In the listing below, start your output at the line with "(5.2%), xnor2_1 (5.0%)" and end it after the line with "CTS tree: built", copying every line exactly.
--- AVAILABLE DATA ---
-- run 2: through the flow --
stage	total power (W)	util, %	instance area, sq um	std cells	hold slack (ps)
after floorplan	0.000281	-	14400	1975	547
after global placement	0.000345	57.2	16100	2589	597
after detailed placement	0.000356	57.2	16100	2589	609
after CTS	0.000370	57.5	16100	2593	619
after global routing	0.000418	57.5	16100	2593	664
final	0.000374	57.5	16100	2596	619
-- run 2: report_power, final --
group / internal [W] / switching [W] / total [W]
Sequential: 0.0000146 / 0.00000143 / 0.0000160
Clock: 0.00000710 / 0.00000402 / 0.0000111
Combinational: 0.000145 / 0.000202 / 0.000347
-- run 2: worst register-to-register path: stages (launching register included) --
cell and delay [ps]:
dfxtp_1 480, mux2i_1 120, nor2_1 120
**config.mk**
```make
export PLATFORM = sky130hd
export DESIGN_NAME = scr_bank
export DESIGN_NICKNAME = d
export VERILOG_FILES = /design/src/hdl/scr_pkg.sv /design/src/hdl/scr_bank.sv
export SDC_FILE = /design/constraint.sdc
export NUM_CORES = 1
export LEC_CHECK = 0
export ABC_CLOCK_PERIOD_IN_PS = 4410
export BUFFER_PORTS_ARGS = -buffer_cell sky130_fd_sc_hd__buf_2
export CELL_PAD_IN_SITES_DETAIL_PLACEMENT = 1
export CELL_PAD_IN_SITES_GLOBAL_PLACEMENT = 2
export CORE_AREA = 2 2 125 127
export DETAILED_ROUTE_END_ITERATION = 10
export DIE_AREA = 0 0 127 129
export HOLD_SLACK_MARGIN = 0.12
export MAX_ROUTING_LAYER = met4
export PLACE_DENSITY = 0.78
export SLEW_MARGIN = 20
export SYNTH_ARGS = -nofsm -noshare
export SYNTH_HDL_FRONTEND = slang
export SYNTH_SLANG_ARGS = --single-unit
```
**constraint.sdc**
```tcl
create_clock -name clk_i -period 4.41 [get_ports clk_i]
set_input_delay 0.6615 -clock clk_i [delete_from_list [all_inputs] [get_ports clk_i]]
set_output_delay 0.6615 -clock clk_i [all_outputs]
set_load 0.05 [all_outputs]
```
**src/hdl/scr_pkg.sv**
```systemverilog
// Contract
// - reset-cause write kicks watchdog, keeps contents
// - power-on sets bits 7 and 1 only
// - other resets latch active sources, bits 7,1 zero; low-supply reset sets bit 1 only, keeps bit 7; debug reset clears all unless low-supply reset pending
// - bit 6 marks external reset pin
// - bit 5 marks watchdog; disabled watchdog never resets
// - bit 4 marks bad opcode, stop, debug instruction
// - bit 3 marks unimplemented address access
// - bit 1 marks enabled low-supply reset or power-on
// - options accept first write only, always readable
// - options bit 7 watchdog on, bit 6 long
// - options bit 5 halt enable, else illegal
// - options bit 4 moves two-wire pins
// - options bits 3,2 move timer channel pins
// - debug pin enable reset value depends on mode
// - debug pin enable only cleared by software
// - options bit 0 reset pin, cleared by power-on
// - identification pair read-only, revision plus part
// - periodic flag set on timeout, ack clears
// - control bit 5 picks internal or external clock
// - control bit 4 enables periodic interrupt
// - select zero stops counter, others internal periods
// - external clock periods 256 to 32768 edges
package scr_pkg;

    // ------------------------------------------------------------
    // register map
    // ------------------------------------------------------------
    localparam int           ADR_W    = 5;
    localparam logic [4:0]   ADR_CAUSE = 5'h00;
    localparam logic [4:0]   ADR_OPTS  = 5'h04;
    localparam logic [4:0]   ADR_IDH   = 5'h08;
    localparam logic [4:0]   ADR_IDL   = 5'h0C;
    localparam logic [4:0]   ADR_RTC   = 5'h10;
    localparam logic [4:0]   ADR_SPM   = 5'h14;

    // ------------------------------------------------------------
    // field positions
    // ------------------------------------------------------------
    localparam int CAUSE_POR  = 7;
    localparam int CAUSE_PIN  = 6;
    localparam int CAUSE_WDOG = 5;
    localparam int CAUSE_OPC  = 4;
    localparam int CAUSE_ADR  = 3;
    localparam int CAUSE_LVR  = 1;
    localparam int OPT_WDOG   = 7;
    localparam int OPT_LONG   = 6;
    localparam int OPT_HALT   = 5;
    localparam int OPT_TWI    = 4;
    localparam int OPT_CH1    = 3;
    localparam int OPT_CH0    = 2;
    localparam int OPT_DBG    = 1;
    localparam int OPT_RSTPIN = 0;
    localparam int RTC_FLAG   = 7;
    localparam int RTC_ACK    = 6;
    localparam int RTC_CLKS   = 5;
    localparam int RTC_IEN    = 4;
    localparam int SPM_FLAG   = 7;
    localparam int SPM_ACK    = 6;
    localparam int SPM_IEN    = 5;
    localparam int SPM_RSTEN  = 4;
    localparam int SPM_DET    = 2;

    // ------------------------------------------------------------
    // reset values and write masks
    // ------------------------------------------------------------
    localparam logic [7:0] CAUSE_POR_VAL = 8'h82;
    localparam logic [7:0] OPTS_RST      = 8'hC2;
    localparam logic [7:0] SPM_RST       = 8'h1C;
    localparam logic [7:0] RTC_WMASK     = 8'h37;
    localparam logic [7:0] SPM_WMASK     = 8'h29;
    localparam logic [7:0] SPM_ONCE      = 8'h14;

    // ------------------------------------------------------------
    // timing
    // ------------------------------------------------------------
    localparam int         CLK_HZ      = 10_000_000;
    localparam int         TICK_HZ     = 1_000;
    localparam int         KHZ_DIV_DEF = CLK_HZ / TICK_HZ;
    localparam logic [8:0] WDOG_SHORT  = 9'h020;
    localparam logic [8:0] WDOG_LONG   = 9'h100;

    // ------------------------------------------------------------
    // types
    // ------------------------------------------------------------
    typedef struct packed {
        logic por;
        logic low_supply_trip;
        logic low_supply_detect;
        logic bad_opcode;
        logic bad_access;
        logic stop_instr;
        logic debug_instr;
        logic debug_enable;
        logic debug_reset;
        logic debug_active;
        logic stop_active;
    } scr_src_t;

    // terminal count of the periodic counter, in ticks or edges
    function automatic logic [15:0] rtc_limit(input logic       ext,
                                              input logic [2:0] sel);
        logic [15:0] v;
        v = 16'h0000;
        case (sel)
            3'h1:    v = ext ? 16'h0100 : 16'h0008;
            3'h2:    v = ext ? 16'h0400 : 16'h0020;
            3'h3:    v = ext ? 16'h0800 : 16'h0040;
            3'h4:    v = ext ? 16'h1000 : 16'h0080;
            3'h5:    v = ext ? 16'h2000 : 16'h0100;
            3'h6:    v = ext ? 16'h4000 : 16'h0200;
            3'h7:    v = ext ? 16'h8000 : 16'h0400;
            default: v = 16'h0000;
        endcase
        return v;
    endfunction

endpackage

```
**src/hdl/scr_bank.sv**
```systemverilog
// The Wishbone interface to the registers and the address map were decided locally.
`timescale 1ns/100ps
module scr_bank #(
    parameter int         KHZ_DIV = scr_pkg::KHZ_DIV_DEF,
    // arbitrary neutral identification values
    parameter logic [3:0] ID_REV  = 4'h1,
    parameter logic [11:0] PART_ID = 12'h5A1
) (
    input  wire logic                     clk_i,
    input  wire logic                     rst_i,
    input  wire logic                     cyc_i,
    input  wire logic                     stb_i,
    input  wire logic                     we_i,
    input  wire logic [3:0]               sel_i,
    input  wire logic [scr_pkg::ADR_W-1:0] adr_i,
    input  wire logic [31:0]              dat_i,
    output logic      [31:0]              dat_o,
    output logic                          ack_o,
    input  wire scr_pkg::scr_src_t        src_i,
    input  wire logic                     reset_pin_n_i,
    input  wire logic                     ext_clk_i,
    input  wire logic                     mode_select_line_i,
    input  wire logic                     flash_unsecured_i,
    output logic                          reset_req_o,
    output logic                          periodic_irq_o,
    output logic                          low_supply_irq_o,
    output logic                          watchdog_enable_o,
    output logic                          halt_mode_enable_o,
    output logic                          two_wire_pin_select_o,
    output logic                          timer_ch_one_pin_select_o,
    output logic                          timer_ch_zero_pin_select_o,
    output logic                          debug_pin_enable_o,
    output logic                          reset_pin_enable_o,
    output logic                          reference_buffer_enable_o
);

    // ------------------------------------------------------------
    // state
    // ------------------------------------------------------------
    typedef struct packed {
        logic        ack;
        logic [7:0]  rdata;
        logic [7:0]  cause;
        logic        p_pin;
        logic        p_wdog;
        logic        p_opc;
        logic        p_adr;
        logic        p_lvr;
        logic        in_rst;
        logic [7:0]  opts;
        logic        opts_wr;
        logic [7:0]  spm;
        logic        spm_wr;
        logic [7:0]  rtc;
        logic        rflag;
        logic [15:0] rcnt;
        logic [15:0] div;
        logic [8:0]  wcnt;
        logic        reset_req;
        logic        irq;
        logic        lvirq;
        logic [2:0]  pin_s;
        logic        pin_lvl;
        logic [2:0]  ext_s;
        logic        ext_lvl;
    } scr_state_t;

    scr_state_t  s;
    scr_state_t  next_s;
    logic        req;
    logic        wr;
    logic        wr_cause;
    logic        wr_opts;
    logic        wr_rtc;
    logic        wr_spm;
    logic        tick;
    logic        ext_rise;
    logic        rtc_step;
    logic        rtc_hit;
    logic        wdog_hit;
    logic [8:0]  wlim;
    logic [15:0] rlim;
    logic [7:0]  wd;

    assign dat_o                      = {24'h000000, s.rdata};
    assign ack_o                      = s.ack;
    assign reset_req_o                = s.reset_req;
    assign periodic_irq_o             = s.irq;
    assign low_supply_irq_o           = s.lvirq;
    assign watchdog_enable_o          = s.opts[scr_pkg::OPT_WDOG];
    assign halt_mode_enable_o         = s.opts[scr_pkg::OPT_HALT];
    assign two_wire_pin_select_o      = s.opts[scr_pkg::OPT_TWI];
    assign timer_ch_one_pin_select_o  = s.opts[scr_pkg::OPT_CH1];
    assign timer_ch_zero_pin_select_o = s.opts[scr_pkg::OPT_CH0];
    assign debug_pin_enable_o         = s.opts[scr_pkg::OPT_DBG];
    assign reset_pin_enable_o         = s.opts[scr_pkg::OPT_RSTPIN];
    assign reference_buffer_enable_o  = s.spm[0];

    // ------------------------------------------------------------
    // next state
    // ------------------------------------------------------------
    always_comb begin
        next_s   = s;
        wd       = dat_i[7:0];
        req      = cyc_i & stb_i;
        // writes land on the edge at which the master sees ack
        wr       = req & s.ack & we_i & sel_i[0];
        wr_cause = wr & (adr_i == scr_pkg::ADR_CAUSE);
        wr_opts  = wr & (adr_i == scr_pkg::ADR_OPTS);
        wr_rtc   = wr & (adr_i == scr_pkg::ADR_RTC);
        wr_spm   = wr & (adr_i == scr_pkg::ADR_SPM);

        next_s.ack = req & ~s.ack;
        if (req & ~s.ack) begin
            case (adr_i)
                scr_pkg::ADR_CAUSE: next_s.rdata = s.cause;
                scr_pkg::ADR_OPTS:  next_s.rdata = s.opts;
                scr_pkg::ADR_IDH:   next_s.rdata = {ID_REV,
                                                    PART_ID[11:8]};
                scr_pkg::ADR_IDL:   next_s.rdata = PART_ID[7:0];
                // ack bit is write-only and always reads zero
                scr_pkg::ADR_RTC:   next_s.rdata = {s.rflag,
                                                    s.rtc[6:0]};
                scr_pkg::ADR_SPM:   next_s.rdata = s.spm;
                default:            next_s.rdata = 8'h00;
            endcase
        end

        // pins: three stages, level accepted once the last two agree
        next_s.pin_s = {s.pin_s[1:0], reset_pin_n_i};
        next_s.ext_s = {s.ext_s[1:0], ext_clk_i};
        if (s.pin_s[1] == s.pin_s[2]) begin
            next_s.pin_lvl = s.pin_s[2];
        end
        if (s.ext_s[1] == s.ext_s[2]) begin
            next_s.ext_lvl = s.ext_s[2];
        end
        ext_rise = next_s.ext_lvl & ~s.ext_lvl;

        // 1 kHz time base from the bus clock
        tick = (s.div == 16'(KHZ_DIV - 1));
        next_s.div = tick ? 16'h0000 : s.div + 16'h0001;

        // watchdog
        wlim     = s.opts[scr_pkg::OPT_LONG] ? scr_pkg::WDOG_LONG
                                             : scr_pkg::WDOG_SHORT;
        wdog_hit = 1'b0;
        if (wr_cause | (wr_opts & ~s.opts_wr) | src_i.stop_active) begin
            next_s.wcnt = 9'h000;
        end else if (tick & s.opts[scr_pkg::OPT_WDOG]
                     & ~src_i.debug_active) begin
            if (s.wcnt == wlim - 9'h001) begin
                next_s.wcnt = 9'h000;
                wdog_hit    = 1'b1;
            end else begin
                next_s.wcnt = s.wcnt + 9'h001;
            end
        end

        // reset sources held until the reset itself arrives;
        // the copy frozen through reset is dropped on the first
        // edge after it, else the request would come straight back
        next_s.in_rst = 1'b0;
        next_s.p_wdog = (s.p_wdog & ~s.in_rst) | wdog_hit;
        next_s.p_opc  = (s.p_opc & ~s.in_rst) | src_i.bad_opcode
                      | (src_i.stop_instr & ~s.opts[scr_pkg::OPT_HALT])
                      | (src_i.debug_instr
                         & ~src_i.debug_enable);
        next_s.p_adr  = (s.p_adr & ~s.in_rst) | src_i.bad_access;
        next_s.p_lvr  = (s.p_lvr & ~s.in_rst) | (src_i.low_supply_trip
                      & s.spm[scr_pkg::SPM_DET]
                      & s.spm[scr_pkg::SPM_RSTEN]);
        next_s.p_pin  = (s.p_pin & ~s.in_rst) | (~s.pin_lvl
                      & s.opts[scr_pkg::OPT_RSTPIN]);
        next_s.reset_req = next_s.p_wdog | next_s.p_opc | next_s.p_adr
                         | next_s.p_lvr | next_s.p_pin;

        // options, honoured once per reset
        if (wr_opts & ~s.opts_wr) begin
            next_s.opts = {wd[7:2], wd[1] & s.opts[scr_pkg::OPT_DBG],
                           wd[0]};
            next_s.opts_wr = 1'b1;
        end

        // periodic timer
        rlim     = scr_pkg::rtc_limit(s.rtc[scr_pkg::RTC_CLKS], s.rtc[2:0]);
        rtc_step = s.rtc[scr_pkg::RTC_CLKS] ? ext_rise : tick;
        rtc_hit  = 1'b0;
        if (s.rtc[2:0] == 3'h0) begin
            next_s.rcnt = 16'h0000;
        end else if (rtc_step) begin
            if (s.rcnt >= rlim - 16'h0001) begin
                next_s.rcnt = 16'h0000;
                rtc_hit     = 1'b1;
            end else begin
                next_s.rcnt = s.rcnt + 16'h0001;
            end
        end
        if (wr_rtc) begin
            next_s.rtc = wd & scr_pkg::RTC_WMASK;
            if (wd[scr_pkg::RTC_ACK]) begin
                next_s.rflag = 1'b0;
            end
        end
        // a timeout in the ack cycle still sets the flag
        if (rtc_hit) begin
            next_s.rflag = 1'b1;
        end
        next_s.irq = next_s.rflag
                   & next_s.rtc[scr_pkg::RTC_IEN];

        // supply monitor: two fields are write-once
        if (wr_spm) begin
            next_s.spm = (s.spm & ~scr_pkg::SPM_WMASK)
                       | (wd & scr_pkg::SPM_WMASK);
            if (~s.spm_wr) begin
                next_s.spm = (next_s.spm & ~scr_pkg::SPM_ONCE)
                           | (wd & scr_pkg::SPM_ONCE);
                next_s.spm_wr = 1'b1;
            end
            if (wd[scr_pkg::SPM_ACK]) begin
                next_s.spm[scr_pkg::SPM_FLAG] = 1'b0;
            end
        end
        if (src_i.low_supply_detect & s.spm[scr_pkg::SPM_DET]) begin
            next_s.spm[scr_pkg::SPM_FLAG] = 1'b1;
        end
        next_s.lvirq = next_s.spm[scr_pkg::SPM_FLAG]
                     & next_s.spm[scr_pkg::SPM_IEN];

        // ------------------------------------------------------------
        // reset: cause capture and reset values
        // ------------------------------------------------------------
        if (rst_i) begin
            if (src_i.por) begin
                next_s.cause = scr_pkg::CAUSE_POR_VAL;
            end else if (s.p_lvr) begin
                next_s.cause = {s.cause[scr_pkg::CAUSE_POR], 7'h02};
            end else if (src_i.debug_reset) begin
                next_s.cause = 8'h00;
            end else begin
                next_s.cause = {1'b0, s.p_pin, s.p_wdog, s.p_opc,
                                s.p_adr, 3'h0};
            end
            next_s.opts = {scr_pkg::OPTS_RST[7:2],
                           src_i.por | ~mode_select_line_i
                           | flash_unsecured_i,
                           s.opts[0] & ~src_i.por};
            next_s.opts_wr   = 1'b0;
            next_s.spm       = scr_pkg::SPM_RST;
            next_s.spm_wr    = 1'b0;
            next_s.rtc       = 8'h00;
            next_s.rflag     = 1'b0;
            next_s.rcnt      = 16'h0000;
            next_s.div       = 16'h0000;
            next_s.wcnt      = 9'h000;
            // sources stay as at reset entry, so every reset edge
            // loads the same cause, the last one included
            next_s.in_rst    = 1'b1;
            next_s.p_pin     = s.p_pin;
            next_s.p_wdog    = s.p_wdog;
            next_s.p_opc     = s.p_opc;
            next_s.p_adr     = s.p_adr;
            next_s.p_lvr     = s.p_lvr;
            next_s.reset_req = 1'b0;
            next_s.irq       = 1'b0;
            next_s.lvirq     = 1'b0;
            next_s.ack       = 1'b0;
            next_s.rdata     = 8'h00;
            next_s.pin_s     = 3'h7;
            next_s.pin_lvl   = 1'b1;
            next_s.ext_s     = 3'h0;
            next_s.ext_lvl   = 1'b0;
        end
    end

    always_ff @(posedge clk_i) begin
        s <= next_s;
    end
endmodule

```
==> results by group <==
Logic synthesis
  • Top-count cell post-synth: dfxtp_1
  • Most frequent cells after synthesis: dfxtp_1 (82), nor2_1 (80), nand2_1 (44)
  • Seq cells post-synth: 95
  • Main area contributors after synthesis: dfxtp_1 (35%), edfxtp_1 (8.3%), nor2_1 (6.4%), buf_4 (5.2%), xnor2_1 (5.0%)
  • Mapped Area: 4725 um2
  • Yosys synthesis warning count: 0
  • Leading area contributor after synthesis: dfxtp_1
  • Post-synth cell types: 54
  • Post-synthesis sequential area ratio: 43.01%
  • Yosys top cell area share: 34.75%
  • Syn_area_per_cell: 8.831 um2
  • Syn Inst Count: 535
  • FFs w/ async S/R, synth: 0%
  • Post-synth EDFFs: 13
  • Synth Flop Type: dfxtp_1

Clocking
  • TritonCTS Sinks: 95
  • TritonCTS Buffers: 9
  • Number of H-tree levels: 3
  • CTS tree: built
  • Clk pin slew, worst setup/hold paths: 70 ps
  • Setup Buffers After CTS: 0
  • PostCTS Resize Cnt: 0
  • Skew-Pair Late Insertion Delay: 350 ps
  • Post-CTS Hold Fix Bufs: 0
  • Clock root buffer: clkbuf_16
  • Clock buffer depth: 2

Critical path
  • Critical path class: reg -> reg
  • Worst EP required: 4620 ps
  • CP max-delay cell: dfxtp_1
  • RR Startpoint: s[54]$_SDFFE_PP0P_
  • Crit path capture type: flop
  • Peak per-stage delay on the critical path: 610 ps
  • CP bufs+invs: 0
  • Crit path DAT: 3850 ps
  • Worst setup SP type: flop
  • Cells on worst reg2reg path: 14
  • Critical path cell sequence: nand2_1 > or3_1 > ha_1 > nor3_1 > a21oi_1 > o32ai_1 > a22oi_1 > ha_1 > nand4_1 > o21bai_1 > o21bai_1 > a21oi_1 > or3_1 > nor2_1
  • Critical R2R Capture: s[49]$_SDFFE_PP0P_
  • CP startpoint: s[54]$_SDFFE_PP0P_
  • Crit Path Max Fanout: 16
  • Critical path depth: 14
  • Crit path capture: s[49]$_SDFFE_PP0P_
  • CP top delay family: simple AND/OR/NAND/NOR gates
  • Reg2reg setup slack: 770 ps

STA
  • Setup TNS: 0 ps
  • Relative slew slack: 55.47%
  • Final worst-path cycle share: 82.59%
  • Final hold vios: 0
  • Final setup vio count: 0
  • Maximum clock rate: 274.6 MHz
  • Slew @ Worst Pin: 667.9 ps
  • Setup Skew: 9.709 ps
  • Slew Viols, Final: 0
  • Unrepaired setup endpoints after global routing: no
  • Min Tclk post-route: 3642 ps

Die
  • Die area: 16380 um2
  • Starting density of the core: 31.55%
  • # rows: 45
  • Die X: 127 um
  • Die H: 129 um
  • Ports: 105
  • Core region area: 14980 um2

Drt
  • Routed WL: 11800 um
  • DR pass1 iterations: 4
  • Via count: 3778
  • Per-cell routed wire length: 15.47 um
  • Number of remaining DRC errors: 0
  • Drt initial violations: 183
  • Post-DRT Antenna Nets: 0
  • Via/cell ratio: 4.952

Power
  • PwrDens: 344.4 nW/um2
  • Pleak: 0.002057 uW
  • Peak VDD IR: 150.6 uV

Place
  • Port Buffer Count: 53
  • Placed cell count: 747
  • Final Wtd Congestion: 0.7750
  • Detailed Place HPWL: 8721 um

Finish
  • Layout cells sized above 1: 14.26%
  • Multi-input logic area: 2395 um2
  • Non-filler cells, final: 763
  • Area grow syn2layout: 11.97%
  • FF+latch area: 2032 um2
  • Fillers: 1774
  • Number of antenna diodes: 0
  • Total Nets Final: 648

Global route
  • Initial antenna violation count: 0
  • First-pass GRT wire length: 18930 um
  • GRT Util Overall: 15.16%
  • Vias in the first global route: 3810
  • Grt ovf: 0
  • Pin count of the biggest net entering global routing: 46

Run
  • Max-cap viol count: 0

Min path
  • Hold Crit Class: reg -> reg

Outcome
  • Status: finished, final reports clean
---
__YOUR RESPONSE__.
  • Main area contributors after synthesis: dfxtp_1 (35%), edfxtp_1 (8.3%), nor2_1 (6.4%), buf_4 (5.2%), xnor2_1 (5.0%)
  • Mapped Area: 4725 um2
  • Yosys synthesis warning count: 0
  • Leading area contributor after synthesis: dfxtp_1
  • Post-synth cell types: 54
  • Post-synthesis sequential area ratio: 43.01%
  • Yosys top cell area share: 34.75%
  • Syn_area_per_cell: 8.831 um2
  • Syn Inst Count: 535
  • FFs w/ async S/R, synth: 0%
  • Post-synth EDFFs: 13
  • Synth Flop Type: dfxtp_1

Clocking
  • TritonCTS Sinks: 95
  • TritonCTS Buffers: 9
  • Number of H-tree levels: 3
  • CTS tree: built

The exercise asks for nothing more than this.